*** Opening of Provided entries ***

This design comes from an exercise in tuning for small area on the open sky130 flow, not from production work. Where RTL was checked, it was by simulation tests only, not by an equivalence proof against the original. Power and IR drop assume default switching activity.

## red
Design chk_unit, start of the top module:
module chk_unit (
    input  wire        clk,
    input  wire        rst,
    input  wire        req_valid,
    input  wire        req_write,
    input  wire [6:0]  req_addr,
    input  wire [31:0] req_wdata,
    input  wire [2:0]  req_src,
    input  wire [2:0]  req_jet,
    output reg         rsp_valid,
    output reg         rsp_denied,
    output reg  [31:0] rsp_rdata,
    input  wire [7:0]  fold_addr,
    input  wire        tick_ms,
    input  wire        jet_stop,
    input  wire [2:0]  jet_stop_id,
    input  wire        steward_stop,
    input  wire        lockout,
    output wire        mismatch_evt,
    output reg  [2:0]  mismatch_ch
);
export LEC_CHECK = 0
export CAP_MARGIN = 10
export CORE_MARGIN = 2
export CORE_UTILIZATION = 60
export GPL_ROUTABILITY_DRIVEN = 0
export PLACE_DENSITY = 0.72
export SLEW_MARGIN = 10
create_clock -name core_clock -period 13.0 [get_ports {clk}]
standard.sh (not shown) runs the stock make flow with config.mk's settings and CLKGATE_MAP_FILE= SYNTH_SCRIPT=/design/flow/synth_recipe.tcl, a recipe that flattens the netlist after the stock synthesis.
==> flow/flow/run.sh <==
#!/bin/bash
# Own layout flow.
# 1. The standard synthesis (standard.sh synth).
# 2. The same synthesis again with an area-oriented ABC mapping script
#    (area_synth.tcl, abc_area_map.script, bias_lib.py); its netlist replaces
#    the standard one only if it holds exactly the same registers (names and
#    cell types).
# 3. The standard ORFS layout steps, with clock tree and port buffer
#    settings of our own.
# Each tool's output goes to a log of its own in this folder.
set -euo pipefail
W=$(pwd)
R=$W/orfs/results/$FLOW_PLATFORM/chk_unit/base
A=$W/orfs_area/results/$FLOW_PLATFORM/chk_unit/base

bash standard.sh synth > 1_standard_synth.log 2>&1
cp $R/1_2_yosys.v $W/standard_synth.v

python3 flow/bias_lib.py $FLOW_HOME/platforms/$FLOW_PLATFORM/lib/sky130_fd_sc_hd__tt_025C_1v80.lib \
  $W/abc_bias.lib 5.0 > 2_bias_lib.log 2>&1
if bash standard.sh WORK_HOME=$W/orfs_area SYNTH_SCRIPT=$W/flow/area_synth.tcl synth \
     > 2_area_synth.log 2>&1 \
   && python3 flow/regs_match.py $W/standard_synth.v $A/1_2_yosys.v > 2_regs_match.log 2>&1; then
  cp $A/1_2_yosys.v $R/1_2_yosys.v
  touch $R/1_2_yosys.v
fi

bash standard.sh \
  "CTS_ARGS=-sink_clustering_enable -repair_clock_nets -sink_clustering_size 9 -sink_clustering_max_diameter 35 -buf_list sky130_fd_sc_hd__clkbuf_4 -dont_use_dummy_load" \
  "BUFFER_PORTS_ARGS=-buffer_cell sky130_fd_sc_hd__buf_1" \
  finish > 3_layout.log 2>&1
Other scripts of this flow, unchanged in this note and not shown: flow/flow/abc_area_map.script, flow/flow/area_synth.tcl, flow/flow/bias_lib.py, flow/flow/regs_match.py
#### Input delta (blue over red)
# red
export LEC_CHECK = 0
export CAP_MARGIN = 10
export CORE_MARGIN = 2
export CORE_UTILIZATION = 60
export GPL_ROUTABILITY_DRIVEN = 0
export PLACE_DENSITY = 0.72
export SLEW_MARGIN = 10
create_clock -name core_clock -period 13.0 [get_ports {clk}]
# blue
export LEC_CHECK = 0
export CAP_MARGIN = 10
export CORE_MARGIN = 2
export CORE_UTILIZATION = 60
export SLEW_MARGIN = 10
create_clock -name core_clock -period 13.0 [get_ports {clk}]
diff --git a/flow/flow/run.sh b/flow/flow/run.sh
--- a/flow/flow/run.sh
+++ b/flow/flow/run.sh
@@ -29 +29 @@
-  "CTS_ARGS=-sink_clustering_enable -repair_clock_nets -sink_clustering_size 9 -sink_clustering_max_diameter 35 -buf_list sky130_fd_sc_hd__clkbuf_4 -dont_use_dummy_load" \
+  "CTS_ARGS=-sink_clustering_enable -repair_clock_nets -sink_clustering_size 10 -sink_clustering_max_diameter 40 -buf_list sky130_fd_sc_hd__clkbuf_4 -dont_use_dummy_load" \
@@ -30,0 +31 @@
+  "GLOBAL_PLACEMENT_ARGS=-keep_resize_below_overflow 0.5" \
==> comparison <==
blue completed end to end with timing, DRC and antenna clean. In blue the amount of wire on met2 after detailed routing turned out 6.6% higher than in red. Total area of multi-input combinational cells came out higher on blue than on red. Re wire length: red was lower than blue. Compared with red, in blue switching part of the total power lower; setup slack of the most critical reg-to-reg path saw an increase. Going from red to blue, the clock power was found to have gone down by about 4%.


== wip/willow ==
chk_unit, a different RTL version from the one above (not shown whole).
Size in the first run: roughly 100 I/O pins, about 0.071 mm² of cells after synthesis.
make LEC_CHECK=0 CAP_MARGIN=20 CORE_MARGIN=2 CORE_UTILIZATION=60 CTS_BUF_LIST='sky130_fd_sc_hd__clkbuf_4 sky130_fd_sc_hd__clkbuf_8' SLEW_MARGIN=20 finish   # period 13.0 ns
run.sh (not shown) runs the stock make flow with config.mk's settings and CLKGATE_MAP_FILE= SYNTH_SCRIPT=/design/flow/synth_recipe.tcl, a recipe that flattens the netlist after the stock synthesis.
Stock flow here: none of the scripts above is used.
No stage failed in wip/willow, and the final checks on the layout all came back clean.
Relative to wip/willow, the following input files were edited for wip/quartz:
-- flow/config.mk --
<<< wip/willow, line 9
export CORE_MARGIN = 2
export CORE_UTILIZATION = 60
export CTS_BUF_LIST = sky130_fd_sc_hd__clkbuf_4 sky130_fd_sc_hd__clkbuf_8
export SLEW_MARGIN = 20
>>> wip/quartz, line 9
export CORE_MARGIN = 2
export CORE_UTILIZATION = 70
export CTS_BUF_LIST = sky130_fd_sc_hd__clkbuf_4
export CTS_CLUSTER_SIZE = 16
export PLACE_DENSITY = 0.75
export SLEW_MARGIN = 20
- Full die area went down by more than 10% going from wip/willow to wip/quartz.
- Final routed wirelength across all metal layers: wip/quartz higher than wip/willow
- Against wip/willow, the final cell area of wip/quartz is lower.
- wip/quartz: number of clock buffer instances in the layout higher than wip/willow
- Between wip/willow and wip/quartz, non-clock buffer count is higher for wip/quartz, wip/willow comes in under that.
- wip/quartz: via count of the routed design about 6% above wip/willow
- Sort wip/willow and wip/quartz by minimum setup slack after placement, descending, and wip/quartz comes first.
- Going from wip/willow to wip/quartz, number of vias per cell after detailed routing grows by 6.7%.
- The critical path endpoint comes out chan[7].u_ch.mm_flag in one run and chan[6].u_ch.mm_flag in the other, namely in wip/willow and wip/quartz respectively.
Changes in wip/harbor relative to wip/quartz:
-- flow/config.mk --
<<< wip/quartz, line 9
export CORE_MARGIN = 2
export CORE_UTILIZATION = 70
export CTS_BUF_LIST = sky130_fd_sc_hd__clkbuf_4
export CTS_CLUSTER_SIZE = 16
export PLACE_DENSITY = 0.75
export SLEW_MARGIN = 20
>>> wip/harbor, line 9
export CORE_MARGIN = 2
export CORE_UTILIZATION = 30
export SLEW_MARGIN = 20
Findings:
- The higher switching power of the nets of wip/harbor and wip/quartz is in wip/harbor.
- Relative to wip/quartz, the post-layout utilization of the core of wip/harbor is lower by 44 points.
- Going from wip/quartz to wip/harbor, die extent in y grew by more than half.
No run of this note included a check of the RTL's function; only the layout flow was run.


v8:
chk_unit with an RTL version that a note above also has.
Size: ~4300 cells after synthesis, roughly 100 I/O pins.
==> flow/config.mk <==
export PLATFORM = sky130hd
export DESIGN_NAME = chk_unit
export DESIGN_NICKNAME = chk_unit
export VERILOG_FILES = /design/flow/design.v
export SDC_FILE = /design/flow/constraint.sdc
export NUM_CORES = 8
export LEC_CHECK = 0
export CAP_MARGIN = 10
export CORE_MARGIN = 2
export CORE_UTILIZATION = 60
export SLEW_MARGIN = 10
==> flow/constraint.sdc <==
create_clock -name core_clock -period 13.0 [get_ports {clk}]
set_input_delay 2.6000 -clock core_clock [delete_from_list [all_inputs] [get_ports {clk}]]
set_output_delay 2.6000 -clock core_clock [all_outputs]
set_load 0.01 [all_outputs]
standard.sh (not shown) runs the stock make flow with config.mk's settings and CLKGATE_MAP_FILE= SYNTH_SCRIPT=/design/flow/synth_recipe.tcl, a recipe that flattens the netlist after the stock synthesis.
==> flow/flow/run.sh <==
#!/bin/bash
# Own layout flow.
# 1. The standard synthesis (standard.sh synth).
# 2. The same synthesis again with an area-oriented ABC mapping script
#    (area_synth.tcl, abc_area_map.script, bias_lib.py); its netlist replaces
#    the standard one only if it holds exactly the same registers (names and
#    cell types).
# 3. The standard ORFS layout steps, with clock tree and port buffer
#    settings of our own.
# Each tool's output goes to a log of its own in this folder.
set -euo pipefail
W=$(pwd)
R=$W/orfs/results/$FLOW_PLATFORM/chk_unit/base
A=$W/orfs_area/results/$FLOW_PLATFORM/chk_unit/base

bash standard.sh synth > 1_standard_synth.log 2>&1
cp $R/1_2_yosys.v $W/standard_synth.v

python3 flow/bias_lib.py $FLOW_HOME/platforms/$FLOW_PLATFORM/lib/sky130_fd_sc_hd__tt_025C_1v80.lib \
  $W/abc_bias.lib 5.0 > 2_bias_lib.log 2>&1
if bash standard.sh WORK_HOME=$W/orfs_area SYNTH_SCRIPT=$W/flow/area_synth.tcl synth \
     > 2_area_synth.log 2>&1 \
   && python3 flow/regs_match.py $W/standard_synth.v $A/1_2_yosys.v > 2_regs_match.log 2>&1; then
  cp $A/1_2_yosys.v $R/1_2_yosys.v
  touch $R/1_2_yosys.v
fi

bash standard.sh \
  "CTS_ARGS=-sink_clustering_enable -repair_clock_nets -sink_clustering_size 10 -sink_clustering_max_diameter 40 -buf_list sky130_fd_sc_hd__clkbuf_4 -dont_use_dummy_load" \
  "BUFFER_PORTS_ARGS=-buffer_cell sky130_fd_sc_hd__buf_1" \
  finish > 3_layout.log 2>&1
Other scripts of this flow, unchanged in this note and not shown: flow/flow/abc_area_map.script, flow/flow/area_synth.tcl, flow/flow/bias_lib.py, flow/flow/regs_match.py
Setup changes, v8 to v17
# v8
export LEC_CHECK = 0
export CAP_MARGIN = 10
export CORE_MARGIN = 2
export CORE_UTILIZATION = 60
export SLEW_MARGIN = 10
create_clock -name core_clock -period 13.0 [get_ports {clk}]
# v17
export LEC_CHECK = 0
export CAP_MARGIN = 10
export CORE_MARGIN = 2
export CORE_UTILIZATION = 60
export GPL_ROUTABILITY_DRIVEN = 0
export PLACE_DENSITY = 0.72
export SLEW_MARGIN = 10
create_clock -name core_clock -period 13.0 [get_ports {clk}]
## What came out
Compare v17 and v8 | slack of the worst reg-to-reg path higher: v8
Compared to v8, the router laid down less metal wire for v17.
Detailed-route via count (v17 vs. v8) increases slightly
Summary of v17 over v8: footprint of the multi-input gates held, core utilization of the finished layout went down 0.18 points.
## Diff of input files: v20 against v17
# v17
export LEC_CHECK = 0
export CAP_MARGIN = 10
export CORE_MARGIN = 2
export CORE_UTILIZATION = 60
export GPL_ROUTABILITY_DRIVEN = 0
export PLACE_DENSITY = 0.72
export SLEW_MARGIN = 10
create_clock -name core_clock -period 13.0 [get_ports {clk}]
# v20
export LEC_CHECK = 0
export CAP_MARGIN = 10
export CORE_MARGIN = 2
export CORE_UTILIZATION = 50
export SLEW_MARGIN = 10
create_clock -name core_clock -period 13.0 [get_ports {clk}]
--- a/flow/flow/run.sh
+++ b/flow/flow/run.sh
@@ -29 +29 @@
-  "CTS_ARGS=-sink_clustering_enable -repair_clock_nets -sink_clustering_size 10 -sink_clustering_max_diameter 40 -buf_list sky130_fd_sc_hd__clkbuf_4 -dont_use_dummy_load" \
+  "CTS_ARGS=-sink_clustering_enable -repair_clock_nets -sink_clustering_size 16 -sink_clustering_max_diameter 60 -buf_list sky130_fd_sc_hd__clkbuf_8 -dont_use_dummy_load" \
Results
Going from v17 to v20, the non-clock buffer count was found to have gone up by 46. Of v20 and v17, the higher area of the core region belongs to v20. Against v17, total power in v20 rose slightly. Measured against v17, the die area of v20 comes out at 1.20 times the reference value. Lower number of global-route vias before repair was reported by v20, not v17. Of v20 and v17, the run reporting the higher worst setup margin was v20. In the flow results for v20 and v17, the global routing met2 resource utilization is larger on v17. v20 vs v17: cell depth of the worst setup path up in v20. Relative to v17, area added between synthesis and finish has gone up in v20. For the power of the clock network, v20 came in about 9% higher than v17 did.
Edits applied to the flow inputs when going from v20 to v56:
# v20
export LEC_CHECK = 0
export CAP_MARGIN = 10
export CORE_MARGIN = 2
export CORE_UTILIZATION = 50
export SLEW_MARGIN = 10
create_clock -name core_clock -period 13.0 [get_ports {clk}]
# v56
export LEC_CHECK = 0
export CAP_MARGIN = 20
export CORE_MARGIN = 2
export CORE_UTILIZATION = 60
export SLEW_MARGIN = 20
create_clock -name core_clock -period 13.0 [get_ports {clk}]
--- a/flow/flow/run.sh
+++ b/flow/flow/run.sh
@@ -30,0 +31 @@
+  "RECOVER_POWER=100" \
Final checks on v56, whose flow otherwise completed, came back failing, citing max-capacitance violations, max-slew violations.
| shortest clock period the worst path allows after layout | higher: v56 |
v56 vs. v20: net switching component of the power went up 1.9%; endpoint required time on the critical path went down 0.39 ns; number of tap cells inserted went down 16%; worst-margin pin slew went up 2.41 ns.
Route | v56 vs v20 | wire shorter in v56
Sort v56 and v20 by cell total after placement, ascending, and v56 comes first.
Height of the chip down 8.6% in v56 wrt v20
Combinational power: v56 > v20
Between v20 and v56, the clock network contribution to total cell area does not differ in any meaningful way.
Here is what was changed in the inputs of v37 compared with v56.
--- a/flow/flow/run.sh
+++ b/flow/flow/run.sh
@@ -31 +30,0 @@
-  "RECOVER_POWER=100" \
==> summary.txt <==
- v37: all stages complete, timing, DRC and antenna checks passed
- Relative to v56, critical path buffer and inverter count has increased by 5 in v37.
- Comparing v37 against v56, there is no change at all in weighted congestion reported at the end of routability-driven placement.
- The worst hold margin of v37 and that of v56 are within noise of each other.
- Compared with v56, in v37 count of multi-input gates essentially unchanged, maximum fanout along the worst path shrank by 29.
- Count of pins over their slew limit ends up higher on v56.
- In the tables for v56 and v37, ratio of cells with drive above 1 in the final layout reads higher with v37.
- Between v56 and v37, the vias after detailed routing does not differ in any meaningful way.
- Looking at post-layout instance area across both flows, v37 is the weaker of the two, with v56 ahead.
Input changes introduced in v10 (baseline for comparison: v37):
# v37
export LEC_CHECK = 0
export CAP_MARGIN = 20
export CORE_MARGIN = 2
export CORE_UTILIZATION = 60
export SLEW_MARGIN = 20
create_clock -name core_clock -period 13.0 [get_ports {clk}]
# v10
export LEC_CHECK = 0
export CAP_MARGIN = 0
export CORE_MARGIN = 2
export CORE_UTILIZATION = 60
export GPL_ROUTABILITY_DRIVEN = 0
export SLEW_MARGIN = 0
create_clock -name core_clock -period 13.0 [get_ports {clk}]
--- a/flow/flow/run.sh
+++ b/flow/flow/run.sh
@@ -29 +29 @@
-  "CTS_ARGS=-sink_clustering_enable -repair_clock_nets -sink_clustering_size 16 -sink_clustering_max_diameter 60 -buf_list sky130_fd_sc_hd__clkbuf_8 -dont_use_dummy_load" \
+  "CTS_ARGS=-sink_clustering_enable -sink_clustering_size 10 -sink_clustering_max_diameter 40 -buf_list sky130_fd_sc_hd__clkbuf_4 -dont_use_dummy_load" \
[summary]
Final worst slack | v10 above v37
The run showing the greater non-clock buffer total of the final layout is v37.
A cell with the biggest individual delay on the critical path of sky130_fd_sc_hd__xor2_1 is what v10 shows, while sky130_fd_sc_hd__a32oi_1 belongs to v37.
Looking at detailed-router iteration count before antenna repair across v10 and v37, the one that comes out higher is v37.


Starting RTL as in the previous note.
Design chk_unit, start of the top module:
module chk_unit (
    input  wire        clk,
    input  wire        rst,
    input  wire        req_valid,
    input  wire        req_write,
    input  wire [6:0]  req_addr,
    input  wire [31:0] req_wdata,
    input  wire [2:0]  req_src,
    input  wire [2:0]  req_jet,
    output reg         rsp_valid,
    output reg         rsp_denied,
    output reg  [31:0] rsp_rdata,
    input  wire [7:0]  fold_addr,
    input  wire        tick_ms,
    input  wire        jet_stop,
    input  wire [2:0]  jet_stop_id,
    input  wire        steward_stop,
    input  wire        lockout,
    output wire        mismatch_evt,
    output reg  [2:0]  mismatch_ch
);
clock: 13.0 ns
lec_check: 0
cap_margin: 20
core_margin: 2
core_utilization: 60
slew_margin: 20
==> flow/flow/run.sh <==
#!/bin/bash
# Own layout flow.
# 1. The standard synthesis (standard.sh synth).
# 2. The same synthesis again with an area-oriented ABC mapping script
#    (area_synth.tcl, abc_area_map.script, bias_lib.py); its netlist replaces
#    the standard one only if it holds exactly the same registers (names and
#    cell types).
# 3. The standard ORFS layout steps, with clock tree and port buffer
#    settings of our own.
# Each tool's output goes to a log of its own in this folder.
set -euo pipefail
W=$(pwd)
R=$W/orfs/results/$FLOW_PLATFORM/chk_unit/base
A=$W/orfs_area/results/$FLOW_PLATFORM/chk_unit/base

bash standard.sh synth > 1_standard_synth.log 2>&1
cp $R/1_2_yosys.v $W/standard_synth.v

python3 flow/bias_lib.py $FLOW_HOME/platforms/$FLOW_PLATFORM/lib/sky130_fd_sc_hd__tt_025C_1v80.lib \
  $W/abc_bias.lib 5.0 > 2_bias_lib.log 2>&1
if bash standard.sh WORK_HOME=$W/orfs_area SYNTH_SCRIPT=$W/flow/area_synth.tcl synth \
     > 2_area_synth.log 2>&1 \
   && python3 flow/regs_match.py $W/standard_synth.v $A/1_2_yosys.v > 2_regs_match.log 2>&1; then
  cp $A/1_2_yosys.v $R/1_2_yosys.v
  touch $R/1_2_yosys.v
fi

bash standard.sh \
  "CTS_ARGS=-sink_clustering_enable -repair_clock_nets -sink_clustering_size 16 -sink_clustering_max_diameter 60 -buf_list sky130_fd_sc_hd__clkbuf_8 -dont_use_dummy_load" \
  "BUFFER_PORTS_ARGS=-buffer_cell sky130_fd_sc_hd__buf_1" \
  "GLOBAL_PLACEMENT_ARGS=-timing_driven_repair_tns_end_percent 0" \
  finish > 3_layout.log 2>&1
Other scripts of this flow, unchanged in this note and not shown: flow/flow/abc_area_map.script, flow/flow/area_synth.tcl, flow/flow/bias_lib.py, flow/flow/regs_match.py
The first run produced a clean layout.
Edit:
--- a/flow/flow/run.sh
+++ b/flow/flow/run.sh
@@ -27,6 +27,5 @@
 
 bash standard.sh \
-  "CTS_ARGS=-sink_clustering_enable -repair_clock_nets -sink_clustering_size 16 -sink_clustering_max_diameter 60 -buf_list sky130_fd_sc_hd__clkbuf_8 -dont_use_dummy_load" \
+  "CTS_ARGS=-sink_clustering_enable -repair_clock_nets -sink_clustering_size 10 -sink_clustering_max_diameter 40 -buf_list sky130_fd_sc_hd__clkbuf_4 -dont_use_dummy_load" \
   "BUFFER_PORTS_ARGS=-buffer_cell sky130_fd_sc_hd__buf_1" \
-  "GLOBAL_PLACEMENT_ARGS=-timing_driven_repair_tns_end_percent 0" \
   finish > 3_layout.log 2>&1
- CAP_MARGIN: 20 -> 0
- GPL_ROUTABILITY_DRIVEN: unset -> 0
- SLEW_MARGIN: 20 -> 0
=> Via count increases by 1.4%. Power shrinks by 1.3%. Sequential power stays flat. Register-to-register slack got worse by 0.09 ns. Global-route usage barely changes. Wire length hardly moves. Non-clock buffer count goes down by 7. Core utilization falls by 0.35 points. Die area does not change. Hold slack degrades by 0.0046 ns. Design area drops by 0.52%.
Edit:
- CAP_MARGIN: 0 -> 10
- GPL_ROUTABILITY_DRIVEN: 0 -> unset
- PLACE_DENSITY: unset -> 0.72
- SLEW_MARGIN: 0 -> 10
=> The changed run passed the timing, DRC and antenna checks. Via count is about the same. Clock-buffer cell count shrinks by 2. First-iteration DRC count went up by 11%. Register-to-register slack gets better by 0.42 ns. Synthesized area stays the same. Combinational power increases by about 1%. Utilization hardly moves. Routed wire length falls by 0.50%. Worst setup slack gains 0.23 ns. Sequential share of layout area barely changes.
Edit:
- CAP_MARGIN: 10 -> 5
- GPL_ROUTABILITY_DRIVEN: unset -> 0
- PLACE_DENSITY: 0.72 -> unset
- SLEW_MARGIN: 10 -> 5
After rerunning: The changed run finished with timing, DRC and antenna clean. Worst setup slack is worse by 0.23 ns. Fmax drops slightly. Core utilization hardly moves. Worst hold slack gains 0.049 ns. Cell area barely changes.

*** Close of Provided entries ***

Wherever the string "harbor" appears in a line above, copy that line.

Changes in wip/harbor relative to wip/quartz:
>>> wip/harbor, line 9
- The higher switching power of the nets of wip/harbor and wip/quartz is in wip/harbor.
- Relative to wip/quartz, the post-layout utilization of the core of wip/harbor is lower by 44 points.
- Going from wip/quartz to wip/harbor, die extent in y grew by more than half.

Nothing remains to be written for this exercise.